The concept of developing around television markets has some traction in the early 2010s environment. However, several of these programs failed to play excellent football in the years that followed. Meanwhile, the Sun Belt reacted to the loss of a number of its teams to C-USA by adding… strong, well-supported football programs. In 2014, it added renowned FCS schools Appalachian State and Georgia Southern, and two years later, Coastal Carolina.

The result: For five of the last six years, the Sun Belt has had a better average SP+ rating than League USA, the conference that invaded it. In the last three years, it has had six teams finish better than 40th in SP+; Conference USA hasn’t had one since 2016. Coastal Carolina would have been a member of a 12-team playoff if it had been established in time for the 2020 season. ESPN just announced an increased TV contract with the Sun Belt Conference.

I bring this up as a reminder that even in a world where the SEC is powered by nuclear power, there will be plenty of entertaining non-SEC football to be played. The remaining eight Big 12 teams should focus as much as humanly can on excitement and genuine football excellence.

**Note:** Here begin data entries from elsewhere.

**config.mk**
```make
export PLATFORM = sky130hd
export DESIGN_NAME = phy_cmd_top
export DESIGN_NICKNAME = d
export VERILOG_FILES = /design/src/hw/phy_cmd_pkg.sv /design/src/hw/phy_tri_seq.sv /design/src/hw/phy_lane_pack.sv /design/src/hw/phy_cmd_decode.sv /design/src/hw/phy_cmd_top.sv
export VERILOG_INCLUDE_DIRS = /design/src /design/src/hw
export SDC_FILE = /design/constraint.sdc
export NUM_CORES = 1
export LEC_CHECK = 0
export BUFFER_PORTS_ARGS = -buffer_cell sky130_fd_sc_hd__buf_4
export CELL_PAD_IN_SITES_DETAIL_PLACEMENT = 1
export CELL_PAD_IN_SITES_GLOBAL_PLACEMENT = 2
export CORE_MARGIN = 4
export CORE_UTILIZATION = 17
export DETAILED_ROUTE_END_ITERATION = 8
export HOLD_SLACK_MARGIN = 0.15
export PLACE_DENSITY = 0.75
export SYNTH_ARGS = -nofsm -noshare
export SYNTH_HDL_FRONTEND = slang
export SYNTH_SLANG_ARGS = --single-unit
```
**constraint.sdc**
```tcl
create_clock -name mclk -period 1.3 [get_ports mclk]
set_input_delay 0.195 -clock mclk [delete_from_list [all_inputs] [get_ports mclk]]
set_output_delay 0.195 -clock mclk [all_outputs]
set_load 0.02 [all_outputs]
```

Money is, without a doubt, crucial. If a crazy merger with the Pac-12 to create some kind of Pac-18 or Pac-20 is on the table, it overrides everything else and ensures that everyone can still make $35 million per year or something like in media money. However, such figures are unlikely to be correct. If a majority of the Big 12’s remaining programs have to choose between, say, joining an expanded Pac-12 for slightly more money or staying in the Big 12 and adding some AAC and/or independents to the mix — say, Cincinnati, BYU, UCF, Memphis, Houston, SMU, and possibly the Mountain West’s Boise State — the latter should be taken seriously.

1. Currently, the Big 12 is classified as an Autonomy Five conference, which it could keep by just adding additional teams.

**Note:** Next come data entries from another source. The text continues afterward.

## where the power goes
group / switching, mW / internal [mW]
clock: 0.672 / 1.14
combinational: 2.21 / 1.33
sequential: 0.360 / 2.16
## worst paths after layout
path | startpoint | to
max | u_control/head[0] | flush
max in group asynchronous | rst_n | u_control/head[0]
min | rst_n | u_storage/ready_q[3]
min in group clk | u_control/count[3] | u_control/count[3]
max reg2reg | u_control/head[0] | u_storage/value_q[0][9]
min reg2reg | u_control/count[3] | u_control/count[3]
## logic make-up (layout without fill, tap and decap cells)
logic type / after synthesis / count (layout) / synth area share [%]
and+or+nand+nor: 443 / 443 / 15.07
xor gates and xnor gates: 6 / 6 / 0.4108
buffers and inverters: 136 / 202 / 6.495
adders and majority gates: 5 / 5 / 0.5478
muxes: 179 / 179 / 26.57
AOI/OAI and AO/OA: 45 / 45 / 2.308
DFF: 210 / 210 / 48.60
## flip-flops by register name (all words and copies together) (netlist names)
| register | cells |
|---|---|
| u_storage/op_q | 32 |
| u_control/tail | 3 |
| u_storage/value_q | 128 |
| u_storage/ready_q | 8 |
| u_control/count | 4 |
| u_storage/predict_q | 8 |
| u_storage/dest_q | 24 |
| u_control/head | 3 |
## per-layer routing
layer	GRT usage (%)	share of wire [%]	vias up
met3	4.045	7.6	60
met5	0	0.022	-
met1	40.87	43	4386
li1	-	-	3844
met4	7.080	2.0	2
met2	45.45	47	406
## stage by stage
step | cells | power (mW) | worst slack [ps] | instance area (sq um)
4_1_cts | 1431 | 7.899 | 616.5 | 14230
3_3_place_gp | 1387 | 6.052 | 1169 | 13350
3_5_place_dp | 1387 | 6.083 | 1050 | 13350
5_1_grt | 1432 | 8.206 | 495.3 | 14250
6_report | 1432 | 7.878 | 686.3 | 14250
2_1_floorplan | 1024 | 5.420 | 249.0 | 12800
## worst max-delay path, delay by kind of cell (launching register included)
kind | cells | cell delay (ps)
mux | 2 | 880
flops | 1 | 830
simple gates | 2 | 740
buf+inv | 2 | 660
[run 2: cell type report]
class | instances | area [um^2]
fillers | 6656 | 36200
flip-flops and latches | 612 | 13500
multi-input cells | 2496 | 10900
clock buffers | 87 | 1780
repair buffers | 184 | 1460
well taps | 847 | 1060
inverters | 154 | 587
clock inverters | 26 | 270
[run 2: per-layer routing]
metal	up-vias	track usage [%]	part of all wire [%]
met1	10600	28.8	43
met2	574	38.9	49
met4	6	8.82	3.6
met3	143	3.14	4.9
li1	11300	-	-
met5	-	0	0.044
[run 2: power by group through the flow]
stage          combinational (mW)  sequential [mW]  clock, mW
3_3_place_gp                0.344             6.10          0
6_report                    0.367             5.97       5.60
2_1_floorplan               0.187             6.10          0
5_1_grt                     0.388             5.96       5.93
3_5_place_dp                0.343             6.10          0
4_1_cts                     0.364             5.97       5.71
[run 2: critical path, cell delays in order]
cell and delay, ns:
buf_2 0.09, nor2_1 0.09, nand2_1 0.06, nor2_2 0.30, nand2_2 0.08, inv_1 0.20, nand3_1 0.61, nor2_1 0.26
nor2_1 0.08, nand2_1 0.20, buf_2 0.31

2. If the proposed 12-team CFP continued to award top seeds exclusively to conference champions, a Big 12 champion would have a good chance of receiving playoff byes on a regular basis.

3. Travel expenses would be drastically reduced. Even though a Pac-18 might result in greater incoming income, this will certainly have to be considered.

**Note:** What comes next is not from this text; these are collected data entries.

--- src/hdl/div_pkg.sv ---
`default_nettype none

package div_pkg;

  // operand and result widths
  localparam int dividend_w = 16;
  localparam int divisor_w  = 8;  // also quotient and remainder
  localparam int tag_w      = 4;

  // job queue, host starts with one credit per entry
  localparam int job_queue_depth = 4;
  localparam int queue_ptr_w     = $clog2(job_queue_depth);
  localparam int queue_cnt_w     = $clog2(job_queue_depth + 1);
  localparam logic [queue_ptr_w-1:0] queue_last = queue_ptr_w'(job_queue_depth - 1);

  // result bus credits held by the arbiter out of reset
  localparam int res_credit_init = 2;
  localparam int res_credit_w    = $clog2(res_credit_init + 1);
  localparam logic [res_credit_w-1:0] res_credit_reset = res_credit_w'(res_credit_init);

  // corner cells replaced in the approximate lane
  localparam int approx_depth_lane = 2;

  // job opcode, also the lane index on the result bus
  typedef enum logic {
    op_exact  = 1'b0,
    op_approx = 1'b1
  } div_op_e;

  typedef enum logic {
    lane_idle = 1'b0,
    lane_full = 1'b1
  } lane_state_e;

endpackage

`default_nettype wire

--- src/hdl/div_accel_top.sv ---
`timescale 1ns/10ps
`default_nettype none

module div_accel_top (
  input  wire                              clk,
  input  wire                              rst,
  input  wire                              job_valid,
  input  wire  div_pkg::div_op_e           job_op,
  input  wire  [div_pkg::dividend_w-1:0]   job_n,
  input  wire  [div_pkg::divisor_w-1:0]    job_d,
  input  wire  [div_pkg::tag_w-1:0]        job_tag,
  output logic                             job_credit,
  output logic                             res_valid,
  output logic [div_pkg::divisor_w-1:0]    res_q,
  output logic [div_pkg::divisor_w-1:0]    res_r,
  output logic [div_pkg::tag_w-1:0]        res_tag,
  output div_pkg::div_op_e                 res_op,
  input  wire                              res_credit
);

  // dispatcher to lanes
  wire                            exact_valid;
  wire                            approx_valid;
  wire [div_pkg::dividend_w-1:0]  lane_n;
  wire [div_pkg::divisor_w-1:0]   lane_d;
  wire [div_pkg::tag_w-1:0]       lane_tag;
  wire                            exact_ready;
  wire                            approx_ready;

  // lanes to arbiter
  wire                            exact_done;
  wire [div_pkg::divisor_w-1:0]   exact_q;
  wire [div_pkg::divisor_w-1:0]   exact_r;
  wire [div_pkg::tag_w-1:0]       exact_tag;
  wire                            exact_grant;
  wire                            approx_done;
  wire [div_pkg::divisor_w-1:0]   approx_q;
  wire [div_pkg::divisor_w-1:0]   approx_r;
  wire [div_pkg::tag_w-1:0]       approx_tag;
  wire                            approx_grant;

  job_dispatch u_job_dispatch (
    .clk(clk), .rst(rst),
    .job_valid(job_valid), .job_op(job_op), .job_n(job_n), .job_d(job_d),
    .job_tag(job_tag), .job_credit(job_credit),
    .exact_valid(exact_valid), .approx_valid(approx_valid),
    .lane_n(lane_n), .lane_d(lane_d), .lane_tag(lane_tag),
    .exact_ready(exact_ready), .approx_ready(approx_ready)
  );

  div_lane #(.approx_depth(0)) u_lane_exact (
    .clk(clk), .rst(rst),
    .lane_valid(exact_valid), .lane_n(lane_n), .lane_d(lane_d), .lane_tag(lane_tag),
    .lane_ready(exact_ready), .done_valid(exact_done), .done_q(exact_q),
    .done_r(exact_r), .done_tag(exact_tag), .grant(exact_grant)
  );

  div_lane #(.approx_depth(div_pkg::approx_depth_lane)) u_lane_approx (
    .clk(clk), .rst(rst),
    .lane_valid(approx_valid), .lane_n(lane_n), .lane_d(lane_d), .lane_tag(lane_tag),
    .lane_ready(approx_ready), .done_valid(approx_done), .done_q(approx_q),
    .done_r(approx_r), .done_tag(approx_tag), .grant(approx_grant)
  );

  result_arbiter u_result_arbiter (
    .clk(clk), .rst(rst),
    .exact_done(exact_done), .exact_q(exact_q), .exact_r(exact_r), .exact_tag(exact_tag),
    .approx_done(approx_done), .approx_q(approx_q), .approx_r(approx_r),
    .approx_tag(approx_tag),
    .exact_grant(exact_grant), .approx_grant(approx_grant),
    .res_valid(res_valid), .res_q(res_q), .res_r(res_r), .res_tag(res_tag),
    .res_op(res_op), .res_credit(res_credit)
  );

endmodule

`default_nettype wire

--- src/hdl/div_lane.sv ---
`timescale 1ns/10ps
`default_nettype none

// one division lane, a single job slot in front of the array
module div_lane #(
  parameter int approx_depth = 0
) (
  input  wire                              clk,
  input  wire                              rst,
  input  wire                              lane_valid,
  input  wire  [div_pkg::dividend_w-1:0]   lane_n,
  input  wire  [div_pkg::divisor_w-1:0]    lane_d,
  input  wire  [div_pkg::tag_w-1:0]        lane_tag,
  output logic                             lane_ready,
  output logic                             done_valid,
  output logic [div_pkg::divisor_w-1:0]    done_q,
  output logic [div_pkg::divisor_w-1:0]    done_r,
  output logic [div_pkg::tag_w-1:0]        done_tag,
  input  wire                              grant
);

  div_pkg::lane_state_e state;

  logic [div_pkg::dividend_w-1:0] n_reg;
  logic [div_pkg::divisor_w-1:0]  d_reg;
  wire  [div_pkg::divisor_w-1:0]  q_arr;
  wire  [div_pkg::divisor_w-1:0]  r_arr;

  divider_array_triangular #(
    .approx_depth(approx_depth)
  ) u_array (
    .n(n_reg),
    .d(d_reg),
    .q(q_arr),
    .r(r_arr)
  );

  assign lane_ready = (state == div_pkg::lane_idle);

  always_ff @(posedge clk) begin
    if (rst) begin
      state      <= div_pkg::lane_idle;
      done_valid <= 1'b0;
    end else begin
      case (state)
        div_pkg::lane_idle: if (lane_valid) state <= div_pkg::lane_full;
        div_pkg::lane_full: begin
          if (!done_valid) begin
            done_valid <= 1'b1;  // array settled on captured operands
          end else if (grant) begin
            done_valid <= 1'b0;
            state      <= div_pkg::lane_idle;
          end
        end
        default: state <= div_pkg::lane_idle;
      endcase
    end
  end

  always_ff @(posedge clk) begin
    if (lane_ready && lane_valid) begin
      n_reg    <= lane_n;
      d_reg    <= lane_d;
      done_tag <= lane_tag;
    end
    if (state == div_pkg::lane_full && !done_valid) begin
      done_q <= q_arr;
      done_r <= r_arr;
    end
  end

endmodule

`default_nettype wire

--- src/hdl/divider_array_triangular.sv ---
`timescale 1ns/10ps
`default_nettype none

// restoring divider built from a triangular grid of borrow cells
// row i resolves quotient bit i, row 7 sits on the dividend top bits
module divider_array_triangular #(
  parameter int approx_depth = 0
) (
  input  wire  [div_pkg::dividend_w-1:0] n,
  input  wire  [div_pkg::divisor_w-1:0]  d,
  output logic [div_pkg::divisor_w-1:0]  q,
  output logic [div_pkg::divisor_w-1:0]  r
);

  localparam int rows = div_pkg::divisor_w;
  localparam int cols = div_pkg::divisor_w;

  wire [cols-1:0] r_loc [0:rows-1];  // partial remainder out of each cell
  wire [cols-1:0] b_loc [0:rows-1];  // borrow chain per row
  wire [rows-1:0] q_int;

  for (genvar i = 0; i < rows; i++) begin : g_row
    for (genvar j = 0; j < cols; j++) begin : g_col
      wire cell_x;
      wire cell_bin;
      wire cell_diff;

      // minuend bit and borrow in
      if (j == 0) begin : g_lsb
        assign cell_x   = n[i];
        assign cell_bin = 1'b0;
      end else if (i == rows - 1) begin : g_top
        assign cell_x   = n[i+j];
        assign cell_bin = b_loc[i][j-1];
      end else begin : g_mid
        assign cell_x   = r_loc[i+1][j-1];  // shifted remainder from row above
        assign cell_bin = b_loc[i][j-1];
      end

      if (i + j < approx_depth) begin : g_apx
        // approximate corner cell, no borrow out
        assign cell_diff   = cell_x & ~cell_bin;
        assign b_loc[i][j] = 1'b0;
      end else begin : g_ext
        assign cell_diff   = cell_x ^ d[j] ^ cell_bin;
        assign b_loc[i][j] = (~cell_x & d[j]) | (~(cell_x ^ d[j]) & cell_bin);
      end

      // restore unless the row subtraction succeeded
      assign r_loc[i][j] = q_int[i] ? cell_diff : cell_x;
    end

    if (i == rows - 1) begin : g_q_top
      assign q_int[i] = n[div_pkg::dividend_w-1] | ~b_loc[i][cols-1];
    end else begin : g_q_mid
      // bit shifted out of the row above forces a successful subtract
      assign q_int[i] = r_loc[i+1][cols-1] | ~b_loc[i][cols-1];
    end
  end

  assign q = q_int;
  assign r = r_loc[0];

endmodule

`default_nettype wire

--- src/hdl/job_dispatch.sv ---
`timescale 1ns/10ps
`default_nettype none

// credit controlled job queue, head goes to the lane named by its opcode
module job_dispatch (
  input  wire                              clk,
  input  wire                              rst,
  input  wire                              job_valid,
  input  wire  div_pkg::div_op_e           job_op,
  input  wire  [div_pkg::dividend_w-1:0]   job_n,
  input  wire  [div_pkg::divisor_w-1:0]    job_d,
  input  wire  [div_pkg::tag_w-1:0]        job_tag,
  output logic                             job_credit,
  output logic                             exact_valid,
  output logic                             approx_valid,
  output logic [div_pkg::dividend_w-1:0]   lane_n,
  output logic [div_pkg::divisor_w-1:0]    lane_d,
  output logic [div_pkg::tag_w-1:0]        lane_tag,
  input  wire                              exact_ready,
  input  wire                              approx_ready
);

  div_pkg::div_op_e               q_op  [div_pkg::job_queue_depth];
  logic [div_pkg::dividend_w-1:0] q_n   [div_pkg::job_queue_depth];
  logic [div_pkg::divisor_w-1:0]  q_d   [div_pkg::job_queue_depth];
  logic [div_pkg::tag_w-1:0]      q_tag [div_pkg::job_queue_depth];

  logic [div_pkg::queue_ptr_w-1:0] wr_ptr;
  logic [div_pkg::queue_ptr_w-1:0] rd_ptr;
  logic [div_pkg::queue_cnt_w-1:0] count;

  logic not_empty;
  logic push;
  logic pop;

  assign not_empty = (count != '0);
  assign push      = job_valid;  // host never sends without a credit

  // head waits for its own lane, blocking everything behind it
  assign exact_valid  = not_empty && (q_op[rd_ptr] == div_pkg::op_exact) && exact_ready;
  assign approx_valid = not_empty && (q_op[rd_ptr] == div_pkg::op_approx) && approx_ready;
  assign pop          = exact_valid | approx_valid;

  // operands shared, at most one lane valid per cycle
  assign lane_n   = q_n[rd_ptr];
  assign lane_d   = q_d[rd_ptr];
  assign lane_tag = q_tag[rd_ptr];

  always_ff @(posedge clk) begin
    if (push) begin
      q_op[wr_ptr]  <= job_op;
      q_n[wr_ptr]   <= job_n;
      q_d[wr_ptr]   <= job_d;
      q_tag[wr_ptr] <= job_tag;
    end
  end

  always_ff @(posedge clk) begin
    if (rst) begin
      wr_ptr     <= '0;
      rd_ptr     <= '0;
      count      <= '0;
      job_credit <= 1'b0;
    end else begin
      job_credit <= pop;  // one credit back per entry leaving
      if (push) begin
        wr_ptr <= (wr_ptr == div_pkg::queue_last) ? '0 : wr_ptr + 1'b1;
      end
      if (pop) begin
        rd_ptr <= (rd_ptr == div_pkg::queue_last) ? '0 : rd_ptr + 1'b1;
      end
      case ({push, pop})
        2'b10:   count <= count + 1'b1;
        2'b01:   count <= count - 1'b1;
        default: count <= count;
      endcase
    end
  end

endmodule

`default_nettype wire

--- src/hdl/result_arbiter.sv ---
`timescale 1ns/10ps
`default_nettype none

// round robin of the two lanes onto the credit controlled result bus
module result_arbiter (
  input  wire                              clk,
  input  wire                              rst,
  input  wire                              exact_done,
  input  wire  [div_pkg::divisor_w-1:0]    exact_q,
  input  wire  [div_pkg::divisor_w-1:0]    exact_r,
  input  wire  [div_pkg::tag_w-1:0]        exact_tag,
  input  wire                              approx_done,
  input  wire  [div_pkg::divisor_w-1:0]    approx_q,
  input  wire  [div_pkg::divisor_w-1:0]    approx_r,
  input  wire  [div_pkg::tag_w-1:0]        approx_tag,
  output logic                             exact_grant,
  output logic                             approx_grant,
  output logic                             res_valid,
  output logic [div_pkg::divisor_w-1:0]    res_q,
  output logic [div_pkg::divisor_w-1:0]    res_r,
  output logic [div_pkg::tag_w-1:0]        res_tag,
  output div_pkg::div_op_e                 res_op,
  input  wire                              res_credit
);

  logic [div_pkg::res_credit_w-1:0] credits;
  div_pkg::div_op_e last_served;

  logic has_credit;
  logic pick_approx;
  logic issue;

  assign has_credit = (credits != '0);

  // approx wins if alone, or on a tie when exact went last
  assign pick_approx = approx_done && (!exact_done || last_served == div_pkg::op_exact);

  assign approx_grant = has_credit && pick_approx;
  assign exact_grant  = has_credit && exact_done && !pick_approx;
  assign issue        = exact_grant | approx_grant;

  always_ff @(posedge clk) begin
    if (rst) begin
      credits     <= div_pkg::res_credit_reset;
      last_served <= div_pkg::op_approx;  // exact first on the first tie
      res_valid   <= 1'b0;
    end else begin
      res_valid <= issue;
      if (issue) last_served <= approx_grant ? div_pkg::op_approx : div_pkg::op_exact;
      case ({issue, res_credit})
        2'b10:   credits <= credits - 1'b1;
        2'b01:   credits <= credits + 1'b1;
        default: credits <= credits;  // both or neither
      endcase
    end
  end

  always_ff @(posedge clk) begin
    if (issue) begin
      res_q   <= approx_grant ? approx_q : exact_q;
      res_r   <= approx_grant ? approx_r : exact_r;
      res_tag <= approx_grant ? approx_tag : exact_tag;
      res_op  <= approx_grant ? div_pkg::op_approx : div_pkg::op_exact;
    end
  end

endmodule

`default_nettype wire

4. Including Cincinnati, BYU, Memphis, and perhaps others in a league with Oklahoma State, Iowa State, TCU, and others? You’re joking, right? This event would be a lot of fun! That’s not to say that a Pac-12 merger wouldn’t result in some entertaining Oklahoma State-Oregon matches or whatever, but the new Big 12 would have a football identity, close and important league contests, and plenty of talent. In last year’s conference race, for example, teams rated seventh (BYU), eighth (Cincinnati), eleventh (Iowa State), and twenty-third (Oklahoma State) in SP+ might have competed.

It would also be a brutal basketball league, particularly if Houston was a part of it.

This enlarged Big 12 would be the most popular football league, akin to the Sun Belt for power conferences. That may not be as important as actual cash, but it is more important than we think in our most cynical times.

From the SEC’s announcement in December 1989 that it was seeking to grow and ultimately acquire Arkansas (which significantly exacerbated the SWC’s already high instability) to the conference’s formal announcement in early 1994, it took approximately four years for the Big 12 to take shape. The league has persevered despite the loss of four original members, the prospect of a Pac-16, the Longhorn Network, and ongoing insecurity. But, even if the Big 12 lives on in name, the departure of Oklahoma and Texas is a death knell for what we knew of it.

The landscape of college football has changed more in three months than it has ever before, for better or worse, thanks to name, image, and likeness regulations, a possible playoff expansion, and this.

Frequently Asked Questions

Is Texas and Oklahoma going to the SEC?

No, Texas and Oklahoma are not going to the SEC.

When would Texas and Oklahoma join the SEC?

I am not sure, but it is possible that the SEC could expand to Texas and Oklahoma in the future.

Is Oklahoma going to the SEC?

No, Oklahoma is not going to the SEC.